═══ SUPPLIED DATA

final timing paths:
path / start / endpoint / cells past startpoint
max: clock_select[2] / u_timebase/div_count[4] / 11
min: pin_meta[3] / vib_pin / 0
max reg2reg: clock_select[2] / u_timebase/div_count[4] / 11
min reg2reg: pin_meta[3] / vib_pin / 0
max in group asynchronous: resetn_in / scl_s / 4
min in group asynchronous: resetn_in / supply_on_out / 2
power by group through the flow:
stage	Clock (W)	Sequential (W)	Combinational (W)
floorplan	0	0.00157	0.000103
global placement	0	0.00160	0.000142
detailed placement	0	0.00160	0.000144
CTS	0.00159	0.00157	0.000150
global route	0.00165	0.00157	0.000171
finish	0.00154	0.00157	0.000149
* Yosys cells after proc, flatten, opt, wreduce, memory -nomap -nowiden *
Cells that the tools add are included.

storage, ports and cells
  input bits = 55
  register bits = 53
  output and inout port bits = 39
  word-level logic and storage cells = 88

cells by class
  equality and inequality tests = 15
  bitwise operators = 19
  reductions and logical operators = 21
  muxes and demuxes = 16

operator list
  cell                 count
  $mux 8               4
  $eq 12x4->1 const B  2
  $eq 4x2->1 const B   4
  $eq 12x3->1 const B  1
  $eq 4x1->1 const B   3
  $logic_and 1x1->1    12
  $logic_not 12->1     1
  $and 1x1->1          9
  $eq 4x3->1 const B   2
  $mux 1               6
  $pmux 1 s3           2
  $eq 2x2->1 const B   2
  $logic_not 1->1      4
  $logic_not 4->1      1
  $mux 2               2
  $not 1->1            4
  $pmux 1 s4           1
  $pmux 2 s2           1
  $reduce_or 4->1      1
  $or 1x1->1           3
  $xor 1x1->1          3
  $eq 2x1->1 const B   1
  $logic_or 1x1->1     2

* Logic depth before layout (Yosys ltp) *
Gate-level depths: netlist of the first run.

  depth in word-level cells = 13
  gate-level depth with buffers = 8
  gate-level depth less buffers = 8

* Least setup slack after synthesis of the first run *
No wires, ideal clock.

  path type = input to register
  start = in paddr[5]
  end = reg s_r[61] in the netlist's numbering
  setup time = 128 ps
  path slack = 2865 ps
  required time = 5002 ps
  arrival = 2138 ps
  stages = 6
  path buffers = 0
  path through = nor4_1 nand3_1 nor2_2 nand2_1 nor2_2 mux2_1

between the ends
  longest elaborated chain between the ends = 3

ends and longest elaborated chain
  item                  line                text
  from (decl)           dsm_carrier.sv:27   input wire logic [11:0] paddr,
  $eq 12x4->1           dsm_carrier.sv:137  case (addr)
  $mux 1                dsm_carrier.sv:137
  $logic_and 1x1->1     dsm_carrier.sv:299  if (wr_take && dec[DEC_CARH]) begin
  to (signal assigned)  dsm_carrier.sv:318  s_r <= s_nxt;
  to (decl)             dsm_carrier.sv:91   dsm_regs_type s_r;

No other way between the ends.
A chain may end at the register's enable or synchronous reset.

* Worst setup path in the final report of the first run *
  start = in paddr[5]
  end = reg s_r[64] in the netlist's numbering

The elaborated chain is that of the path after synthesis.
$ cat config.mk
export PLATFORM = sky130hd
export DESIGN_NAME = psd_strap_map
export DESIGN_NICKNAME = d
export VERILOG_FILES = /design/src/rtl/psd_pkg.sv /design/src/rtl/psd_if.sv /design/src/rtl/psd_phyb_map.sv /design/src/rtl/psd_strap_map.sv
export SDC_FILE = /design/constraint.sdc
export NUM_CORES = 1
export LEC_CHECK = 0
export ABC_AREA = 1
export BUFFER_PORTS_ARGS = -buffer_cell sky130_fd_sc_hd__buf_2
export CORE_ASPECT_RATIO = 0.9
export CORE_MARGIN = 1.5
export CORE_UTILIZATION = 51
export DETAILED_ROUTE_END_ITERATION = 16
export HOLD_SLACK_MARGIN = 0.15
export PLACE_DENSITY = 0.89
export SYNTH_ARGS = -nofsm -noshare
export SYNTH_HDL_FRONTEND = slang
export SYNTH_SLANG_ARGS = --single-unit
$ cat constraint.sdc
create_clock -name mclk -period 3.2 [get_ports mclk]
set_input_delay 0.48 -clock mclk [delete_from_list [all_inputs] [get_ports mclk]]
set_output_delay 0.48 -clock mclk [all_outputs]
set_load 0.01 [all_outputs]
## config.mk

```make
export PLATFORM = sky130hd
export DESIGN_NAME = hfs_sequencer
export DESIGN_NICKNAME = d
export VERILOG_FILES = /design/src/design/hfs_pkg.sv /design/src/design/hfs_sequencer.sv
export SDC_FILE = /design/constraint.sdc
export NUM_CORES = 1
export LEC_CHECK = 0
export ABC_AREA = 1
export BUFFER_PORTS_ARGS = -buffer_cell sky130_fd_sc_hd__clkbuf_2
export CORE_MARGIN = 3
export CORE_UTILIZATION = 61
export CTS_BUF_LIST = sky130_fd_sc_hd__clkbuf_2 sky130_fd_sc_hd__clkbuf_4 sky130_fd_sc_hd__clkbuf_8
export CTS_CLUSTER_SIZE = 25
export DETAILED_ROUTE_END_ITERATION = 6
export GPL_TIMING_DRIVEN = 0
export PLACE_DENSITY = 0.84
export REMOVE_ABC_BUFFERS = 1
export SLEW_MARGIN = 0
export SYNTH_ARGS = -nofsm -noshare
export SYNTH_HDL_FRONTEND = slang
export SYNTH_SLANG_ARGS = --single-unit
export TNS_END_PERCENT = 1
```

## constraint.sdc

```tcl
create_clock -name ref_clk -period 2 [get_ports ref_clk]
set_input_delay 0.1 -clock ref_clk [delete_from_list [all_inputs] [get_ports ref_clk]]
set_output_delay 0.1 -clock ref_clk [all_outputs]
set_load 0.01 [all_outputs]
```

## src/design/hfs_pkg.sv

```systemverilog
// constants for the hiccup fault and reset sequencer
package hfs_pkg;
   localparam int          HICCUP_LIMIT     = 7;     // consecutive limit events
   localparam int          HICCUP_PERIODS   = 512;   // shutdown length, clocks
   localparam int          RESET_TIMEOUT    = 1024;  // reset hold, clocks
   localparam logic [2:0]  CNT_RESET        = 3'h0;
   localparam logic [9:0]  TIMER_RESET      = 10'h000;
   localparam logic [15:0] RST_TIMER_RESET  = 16'h0000;

   typedef enum logic [1:0] {
      HFS_OFF,
      HFS_RUN,
      HFS_HICCUP,
      HFS_THERMAL
   } hfs_state_t;
endpackage : hfs_pkg

```

## src/design/hfs_sequencer.sv

```systemverilog
// hiccup, thermal and reset sequencer of a buck converter with aux regulator
// Functional notes
// - limit event ends on-time, counter increments
// - seven events: discharge soft-start, enter hiccup
// - hiccup lasts 512 clocks, then soft-start
// - clean on-time clears the event counter
// - reset low when monitored voltage low
// - reset held low for timeout after recovery
// - over-temperature turns off converter and regulator
// - thermal clear restarts through soft-start
// - regulator needs system; converter needs both enables
`timescale 1ns/1ps
module hfs_sequencer #(
   parameter int LIMIT_COUNT   = hfs_pkg::HICCUP_LIMIT,
   parameter int HICCUP_CLOCKS = hfs_pkg::HICCUP_PERIODS,
   parameter int TIMEOUT_CLKS  = hfs_pkg::RESET_TIMEOUT
) (
   // clock and reset
   input  wire logic ref_clk,
   input  wire logic rst_n,
   // enables
   input  wire logic system_enable,
   input  wire logic converter_enable,
   // switching cycle and comparators
   input  wire logic cycle_start,
   input  wire logic cycle_end,
   input  wire logic current_limit,
   input  wire logic over_temp,
   input  wire logic voltage_ok,
   // power stage controls
   output logic      switch_on,
   output logic      converter_active,
   output logic      aux_regulator_output,
   output logic      softstart_discharge,
   output logic      softstart_begin,
   output logic      hiccup_active,
   // processor reset, open drain
   output logic      reset_out,
   output logic      reset_oe_n
);
   // timing overview:
   // every output is registered, so it answers one edge after its cause.
   // the switching cycle is paced from outside by cycle_start and
   // cycle_end; this block only gates the transistor between them.
   // a limit event ends the on-time at once and counts one event.
   // a finished on-time with no limit event clears the count.
   // reaching the limit moves to hiccup, which holds the soft-start node
   // discharged for the whole interval and then restarts through off.
   // thermal shutdown outranks hiccup; only system_enable low beats it.
   // the reset output is a plain timeout after the supply recovers;
   // the timeout length stands in for the capacitor on
   // timeout_capacitor_node, so pick TIMEOUT_CLKS to match it.
   hfs_pkg::hfs_state_t state;
   hfs_pkg::hfs_state_t next_state;
   logic [2:0]  event_cnt;
   logic [2:0]  next_event_cnt;
   logic [9:0]  hiccup_timer;
   logic [15:0] rst_timer;
   logic        limited;       // limit seen during this on-cycle
   logic        next_limited;

   // enable decoding
   wire conv_en  = system_enable && converter_enable;
   wire limit_ev = state == hfs_pkg::HFS_RUN && switch_on
                   && current_limit;
   wire trip     = limit_ev && 32'(event_cnt) + 1 >= LIMIT_COUNT;
   wire hic_done = 32'(hiccup_timer) >= HICCUP_CLOCKS - 1;
   wire rst_done = 32'(rst_timer) >= TIMEOUT_CLKS - 1;

   // state decodes shared by the gate and the output logic
   wire in_run      = state == hfs_pkg::HFS_RUN;
   wire next_run    = next_state == hfs_pkg::HFS_RUN;
   wire next_hiccup = next_state == hfs_pkg::HFS_HICCUP;
   // soft-start restarts on every entry to run, whatever the cause:
   // first enable, end of hiccup, or cooling after a thermal trip
   wire run_entry   = next_run && !in_run;
   // the regulator follows the system enable; heat overrides it
   wire aux_on      = system_enable && !over_temp;
   // the processor is held in reset while supply or regulator is down
   wire supply_low  = !voltage_ok || !aux_regulator_output;

   // top state transitions; thermal outranks everything but system_enable low
   always_comb
   begin
      next_state = state;
      unique case (state)
         hfs_pkg::HFS_OFF:
            if (conv_en && !over_temp)
               next_state = hfs_pkg::HFS_RUN;
         hfs_pkg::HFS_RUN:
            if (trip)
               next_state = hfs_pkg::HFS_HICCUP;
         hfs_pkg::HFS_HICCUP:
            if (hic_done)
               next_state = hfs_pkg::HFS_OFF;
         hfs_pkg::HFS_THERMAL:
            if (!over_temp)
               next_state = hfs_pkg::HFS_OFF;
      endcase
      if (over_temp && system_enable)
         next_state = hfs_pkg::HFS_THERMAL;
      if (!conv_en && !(over_temp && system_enable))
         next_state = hfs_pkg::HFS_OFF;
   end

   // consecutive limit counter; a clean finished on-time zeroes it
   always_comb
   begin
      next_event_cnt = event_cnt;
      next_limited   = limited;
      if (cycle_start)
         next_limited = 1'b0;
      if (limit_ev)
      begin
         next_event_cnt = event_cnt + 3'h1;
         next_limited   = 1'b1;
      end
      else if (cycle_end && state == hfs_pkg::HFS_RUN && !limited)
         next_event_cnt = hfs_pkg::CNT_RESET;
      if (state != hfs_pkg::HFS_RUN || trip)
         next_event_cnt = hfs_pkg::CNT_RESET;
   end

   // state, counter and on-cycle flag
   always_ff @(posedge ref_clk or negedge rst_n)
   begin
      if (!rst_n)
      begin
         state     <= hfs_pkg::HFS_OFF;
         event_cnt <= hfs_pkg::CNT_RESET;
         limited   <= 1'b0;
      end
      else
      begin
         state     <= next_state;
         event_cnt <= next_event_cnt;
         limited   <= next_limited;
      end
   end

   // hiccup interval timer, only runs in hiccup
   always_ff @(posedge ref_clk or negedge rst_n)
   begin
      if (!rst_n)
         hiccup_timer <= hfs_pkg::TIMER_RESET;
      else if (state == hfs_pkg::HFS_HICCUP)
         hiccup_timer <= hiccup_timer + 10'h001;
      else
         hiccup_timer <= hfs_pkg::TIMER_RESET;
   end

   // switch gate: off for the rest of the cycle once limited
   // the limit wins over cycle_start so a shorted output cannot
   // re-arm the gate in the same clock
   always_ff @(posedge ref_clk or negedge rst_n)
   begin
      if (!rst_n)
         switch_on <= 1'b0;
      else if (!next_run || limit_ev)
         switch_on <= 1'b0;
      else if (cycle_start)
         switch_on <= 1'b1;
      else if (cycle_end)
         switch_on <= 1'b0;
   end

   // power stage controls; soft-start pulse on every entry to run
   // all but the regulator driven from next state so they line up with the state
   // register instead of trailing it by a clock
   always_ff @(posedge ref_clk or negedge rst_n)
   begin
      if (!rst_n)
      begin
         converter_active     <= 1'b0;
         aux_regulator_output <= 1'b0;
         softstart_discharge  <= 1'b1;
         softstart_begin      <= 1'b0;
         hiccup_active        <= 1'b0;
      end
      else
      begin
         converter_active     <= next_run;
         aux_regulator_output <= aux_on;
         softstart_discharge  <= !next_run;
         softstart_begin      <= run_entry;
         hiccup_active        <= next_hiccup;
      end
   end

   // reset timeout; the counter restarts on any dip so brownouts
   // always get the full hold
   always_ff @(posedge ref_clk or negedge rst_n)
   begin
      if (!rst_n)
      begin
         rst_timer <= hfs_pkg::RST_TIMER_RESET;
         reset_out <= 1'b0;
      end
      else if (supply_low)
      begin
         rst_timer <= hfs_pkg::RST_TIMER_RESET;
         reset_out <= 1'b0;
      end
      else if (!rst_done)
         rst_timer <= rst_timer + 16'h0001;
      else
         reset_out <= 1'b1;
   end

   // open drain: pull low by enabling the driver (enable active low)
   // the pin is never driven high; an external pull-up releases it
   assign reset_oe_n = reset_out;
endmodule : hfs_sequencer

```

==> results of run 1 <==
[flip-flops by register name, summed over array words and instances (netlist names)]
signal and flops:
reset_oe_n 1, limited 1, softstart_discharge 1, rst_timer 16, aux_regulator_output 1, state 2, switch_on 1, event_cnt 3
hiccup_active 1, softstart_begin 1, hiccup_timer 10, converter_active 1
[power breakdown]
group / internal [W] / leakage, nW / switching, W
combinational: 0.0000343 / 0.474 / 0.0000658
sequential: 0.000805 / 0.536 / 0.0000100
clock: 0.000164 / 0.0361 / 0.000244
[layer usage]
layer / track usage, % / vias up / wire (um)
met5: 0 / - / 0
met4: 8.79 / 0 / 63
met3: 3.93 / 11 / 195
met2: 36.2 / 53 / 1620
met1: 26.3 / 696 / 1560
li1: - / 742 / -
[per-stage QoR]
step	cells	cell area, sq um	worst slack (ns)	util, %
finish	284	2110	0.259	73.5
global route	284	2110	0.141	73.5
CTS	284	2110	0.133	73.4
detailed placement	272	2010	0.160	70.0
global placement	272	2010	0.198	70.0
floorplan	214	1880	0.430	-
[Yosys cell counts]
| cell type | instances | area (sq um) |
|---|---|---|
| clkbuf_1 | 1 | 3.75 |
| nor3_4 | 1 | 16.3 |
| nor2_2 | 3 | 18.8 |
| dfstp_2 | 1 | 26.3 |
| inv_1 | 33 | 124 |
| o211ai_1 | 1 | 7.51 |
| nand2_1 | 33 | 124 |
| nand3b_1 | 1 | 7.51 |
| a21oi_1 | 9 | 45.0 |
| nor3_1 | 4 | 20.0 |
| nor2_1 | 25 | 93.8 |
| inv_2 | 4 | 15.0 |
| or2_2 | 1 | 6.26 |
| nand3_1 | 19 | 95.1 |
| buf_6 | 1 | 11.3 |
| nor3_2 | 2 | 20.0 |
| o21a_1 | 1 | 7.51 |
| nand2_4 | 1 | 11.3 |
| o21ai_0 | 5 | 25.0 |
| nand4_1 | 6 | 37.5 |
| o21ai_1 | 2 | 10.0 |
| o22ai_1 | 1 | 6.26 |
| ha_1 | 4 | 50.1 |
| nand2_2 | 3 | 18.8 |
| xnor2_1 | 3 | 26.3 |
| buf_2 | 1 | 5.00 |
| a21boi_2 | 1 | 11.3 |
| nand3_2 | 1 | 10.0 |
| o32ai_1 | 1 | 8.76 |
| nor2_4 | 1 | 11.3 |
| o31ai_1 | 2 | 15.0 |
| buf_4 | 1 | 7.51 |
| dfrtp_1 | 38 | 951 |
| xor2_1 | 4 | 35.0 |
| o21ai_2 | 3 | 26.3 |
[worst max-delay path, stage by stage, from the launching register on]
cell and delay [ns]:
dfrtp_1 0.46, ha_1 0.25, nand2_2 0.09, nor2_2 0.16, nand2_1 0.09, nand2_2 0.22
inv_1 0.17, a21oi_1 0.15, nor2_1 0.05
[layout make-up]
cell class,instances,area [sq um]
clock buffer,7,52.6
clock inverter,1,5.00
fill,217,763
inverter,37,139
multi-input combinational,138,767
sequential,39,977
tap,42,52.6
timing repair buffer,20,120
[worst max path at each step]
stage,from,to,depth (start not counted)
after floorplan,rst_timer[0],rst_timer[2],8
after global placement,rst_timer[0],rst_timer[2],8
after detailed placement,rst_timer[0],rst_timer[2],8
after CTS,rst_timer[0],rst_timer[2],8
after global routing,rst_timer[0],rst_timer[2],8
final,rst_timer[0],rst_timer[2],8
[cells by family after synthesis]
group           Yosys count  synth area share (%)
fa+ha+maj                 4                  2.62
buf+inv                  41                  8.72
simple gates            101                  25.7
flops                    39                  51.2
compound gates           26                  8.52
xor+xnor                  7                  3.21
[what timing repair did]
action / 4_1_cts / 5_1_grt
setup endpoints to repair: 0 / 5
resized for setup: 0 / 1
hold buffers: 4 / 0
hold endpoints to repair: 41 / 0
==> run metrics, run 1 <==
sequential-to-total area share from yosys stat 51.2%; Min-Delay Path Class input pin to register; Worst R2R Setup Slack 0.26 ns; Hold EP softstart_begin; CP arrival approximately 2.0 ns; RSZ-0062 raised after global routing no; commonest cells after routing, fill and taps aside dfrtp_1, inv_1, nand2_1; clock latency on the worst-skew pair 0.34 ns; clock-pin slew on the worst setup and hold paths 0.11 ns; Crit Path Max Fanout 11; Port Buffer Count 16; Slew headroom 38.6%; clk buf depth 2; nets 254; layout cells sized above 1 19.4%; Mapped Area 1910 sq um; Post-CTS Setup Inserts 0; Worst Tran Pin Value 0.922 ns; leading cell type in the layout, fill and taps excluded dfrtp_1; worst hold path depth 3; Die Ht 61.9 um; Detailed Route WL 3440 um; Critical Path RT roughly 2.2 ns; DRT iter0 DRCs 73; Mapped Cells 218; Register-to-Register Path Depth 8; Syn-to-layout area delta 10.8%; initial antenna violation count 0; FF+latch count, synth 39; Site Rows 19; gp weighted congestion 0.841; Worst Setup End Kind register; Std-Cell Core Area 2880 sq um; beginning of the worst register-to-register path rst_timer[0]; number of CTS-inserted buffers 5; Die Wd 61.9 um; largest net degree at the start of global routing 40; run status finished, final reports clean; HP Start converter_enable; # diodes 0; period utilization 87.0%; I/O pin count 17; Final ANT Viol Nets 0; Setup violations, final 0; Leak 1.05 nW; Max Slew Vio Count 0; FF-to-FF End rst_timer[2]; total number of vias 1,502; type of the worst setup path register to register; post-synth cell types 35; post-detail-place hpwl 2490 um; worst hold margin 0.0273 ns; clock skew 0.0110 ns; drt drc 0; vias in the first global route 1,405; fin crit period 1.74 ns; Hold Vio Cnt, Final 0; Avg Cell Area, Syn ~9 sq um; Starting Density 66.3%; total grt overflow 0; total power 0.00132 W; yosys warns 0; peak supply drop 0.000508 V; Achievable Freq 574 MHz; GRT Total Usage 21.2%; clock root buffer master clkbuf_4; H-tree depth 2; Power Density between 600 and 700 nW/um^2; TritonCTS clock tree built; WL/cell ~12 um; clk sinks 39; Startpoint Class register; global-route wire length before repair 5910 um; die area 3840 sq um; Via-to-Cell Ratio 5.29; first drt pass iteration count 5; Fin Setup TNS 0 ns; max-cap violations 0
(Power assumes the default switching activity.)
==> inputs of run 2 (changes only) <==
Settings changed: CELL_PAD_IN_SITES_DETAIL_PLACEMENT set to 2, CELL_PAD_IN_SITES_GLOBAL_PLACEMENT set to 2, CORE_UTILIZATION 61 to 37, PLACE_DENSITY 0.84 to 0.83.
==> run metrics, run 2 (synthesis gave the netlist of run 1 again) <==
run status finished, final reports clean; Startpoint Class register; fin worst setup slack 0.203 ns; post-detail-place hpwl 3280 um; total number of vias between 1.5k and 2k; Starting Density about two fifths; Fin Setup TNS 0 ns; Post-DP Area 2040 sq um; combinational power share 6.4%; # diodes 0; critical-path cell list ha_1 > nand2_2 > nor2_2 > nand2_1 > nand2_2 > inv_1 > a21oi_1 > nor2_1; Sw Pwr 0.000381 W; type of the worst setup path register to register; max FFs per register 16; clock root buffer master clkbuf_8; Power Density 729 nW/um^2; total grt overflow 0; Die Wd 77.8 um; Min-Delay Path Class input pin to register; Die Ht 77.8 um; Largest regs rst_timer x16, hiccup_timer x10, event_cnt x3; Achievable Freq around 560 MHz; layout cells sized above 1 19.6%; Int Pwr 0.00121 W; worst slack, placed 0.0870 ns; global-route wire length before repair 8390 um; fin crit period ~1.8 ns; drt drc 0; Via-to-Cell Ratio 4.97; clk sinks 39; peak supply drop 0.000412 V; Syn-to-layout area delta 14.2%; Final ANT Viol Nets 0; Site Rows 25; nets approximately 250; clk buf depth 2; H-tree depth 2; leading cell type in the layout, fill and taps excluded dfrtp_1; Sw Ratio 24.0%; GRT Total Usage 17.6%; vias in the first global route roughly 1.7k; Post-Route Utilization between 40% and 50%; WL/cell about 16 um; clock skew around 0.0062 ns; Slew headroom 34.6%; Hold Vio Cnt, Final 0; slowest CP cell dfrtp_1; final instance area 2180 sq um; clock latency on the worst-skew pair 0.29 ns; number of CTS-inserted buffers 5; largest net degree at the start of global routing 40; Post-CTS Setup Inserts 0; TritonCTS clock tree built; commonest cells after routing, fill and taps aside dfrtp_1, inv_1, nand2_1; first drt pass iteration count 4; Crit Path Max Fanout 11; worst hold margin between 0.009 and 0.01 ns; Worst Tran Pin Value about 0.98 ns; Leak 1.06 nW; gp weighted congestion 0.761; Worst Setup End Kind register; Most flops, register rst_timer; DRT iter0 DRCs 90; power share of the clock group 42.3%; Std-Cell Core Area 4850 sq um; max-cap violations 0; clock-pin slew on the worst setup and hold paths 0.08 ns; Max Slew Vio Count 0; I/O pin count 17; worst stage delay on the critical path 0.44 ns; Detailed Route WL slightly below 5000 um; RSZ-0062 raised after global routing no; CP arrival 1.98 ns; Critical Path RT about 2.2 ns; Setup violations, final 0; Seq pwr share between 50% and 60%; initial antenna violation count 0; cell mode on critical path nand2_2; Worst R2R Setup Slack 0.20 ns; Port Buffer Count 16; die area 6050 sq um; period utilization 89.9%
-- run 2: changes by cell type in the layout (fill, tap and decap cells not counted), sizes merged --
cell | before | now
dlygate4sd3 | 4 | 2
bufinv | 0 | 1
clkbuf | 23 | 21
clkinv | 1 | 2
-- run 2: critical path, delay by kind of cell (launching register included) --
kind            cells  cell delay [ns]
flops               1             0.44
fa+ha+maj           1             0.28
simple gates        5             0.61
compound gates      1             0.18
buf+inv             1             0.17
-- run 2: power groups by stage --
stage,sequential (W),combinational [W],clock [W]
final,0.000815,0.000102,0.000672
after global routing,0.000818,0.000118,0.000727
after CTS,0.000816,0.000106,0.000687
after detailed placement,0.000830,0.000102,0
after global placement,0.000830,0.0000981,0
after floorplan,0.000833,0.0000478,0
-- run 2: final timing paths --
check | startpoint | to | cells past startpoint
worst min-delay path | over_temp | aux_regulator_output | 2
max in group asynchronous | rst_n | state[1] | 2
min in group asynchronous | rst_n | hiccup_timer[7] | 2
worst max-delay path | rst_timer[0] | rst_timer[2] | 8
worst min register to register | hiccup_timer[0] | hiccup_timer[0] | 1
worst max register to register | rst_timer[0] | rst_timer[2] | 8
-- run 2: cell type report --
class	instances	area, sq um
inverters	37	139
well taps	67	83.8
repair buffers	18	100
clock buffers	5	68.8
fillers	558	2670
multi-input cells	138	767
clock inverters	3	43.8
flip-flops and latches	39	977
-- run 2: per-stage QoR --
stage | power [W] | std cells
2_1_floorplan | 0.000881 | 214
4_1_cts | 0.00161 | 307
6_report | 0.00159 | 307
5_1_grt | 0.00166 | 307
3_3_place_gp | 0.000928 | 297
3_5_place_dp | 0.000933 | 297
-- run 2: per-layer routing --
| metal | share of wire, % | wire length (um) | GRT usage [%] | up-vias |
|---|---|---|---|---|
| li1 | - | - | - | 731 |
| met1 | 44 | 2150 | 21.3 | 777 |
| met2 | 52 | 2540 | 31.9 | 14 |
| met3 | 2.6 | 126 | 4.18 | 5 |
| met4 | 0.64 | 31 | 3.20 | 0 |
| met5 | 0 | 0 | 0 | - |
-- run 2: what timing repair did --
item                                    4_1_cts  5_1_grt
hold buffers                                  2        0
endpoints found under the setup margin        1        0
endpoints found under the hold margin         6        0
gates resized for setup                       1        0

══════

YOUR OBJECTIVE
Using the material above, copy every line in which the string "numbering" occurs.

ANSWER TO THIS TASK
  end = reg s_r[61] in the netlist's numbering
  end = reg s_r[64] in the netlist's numbering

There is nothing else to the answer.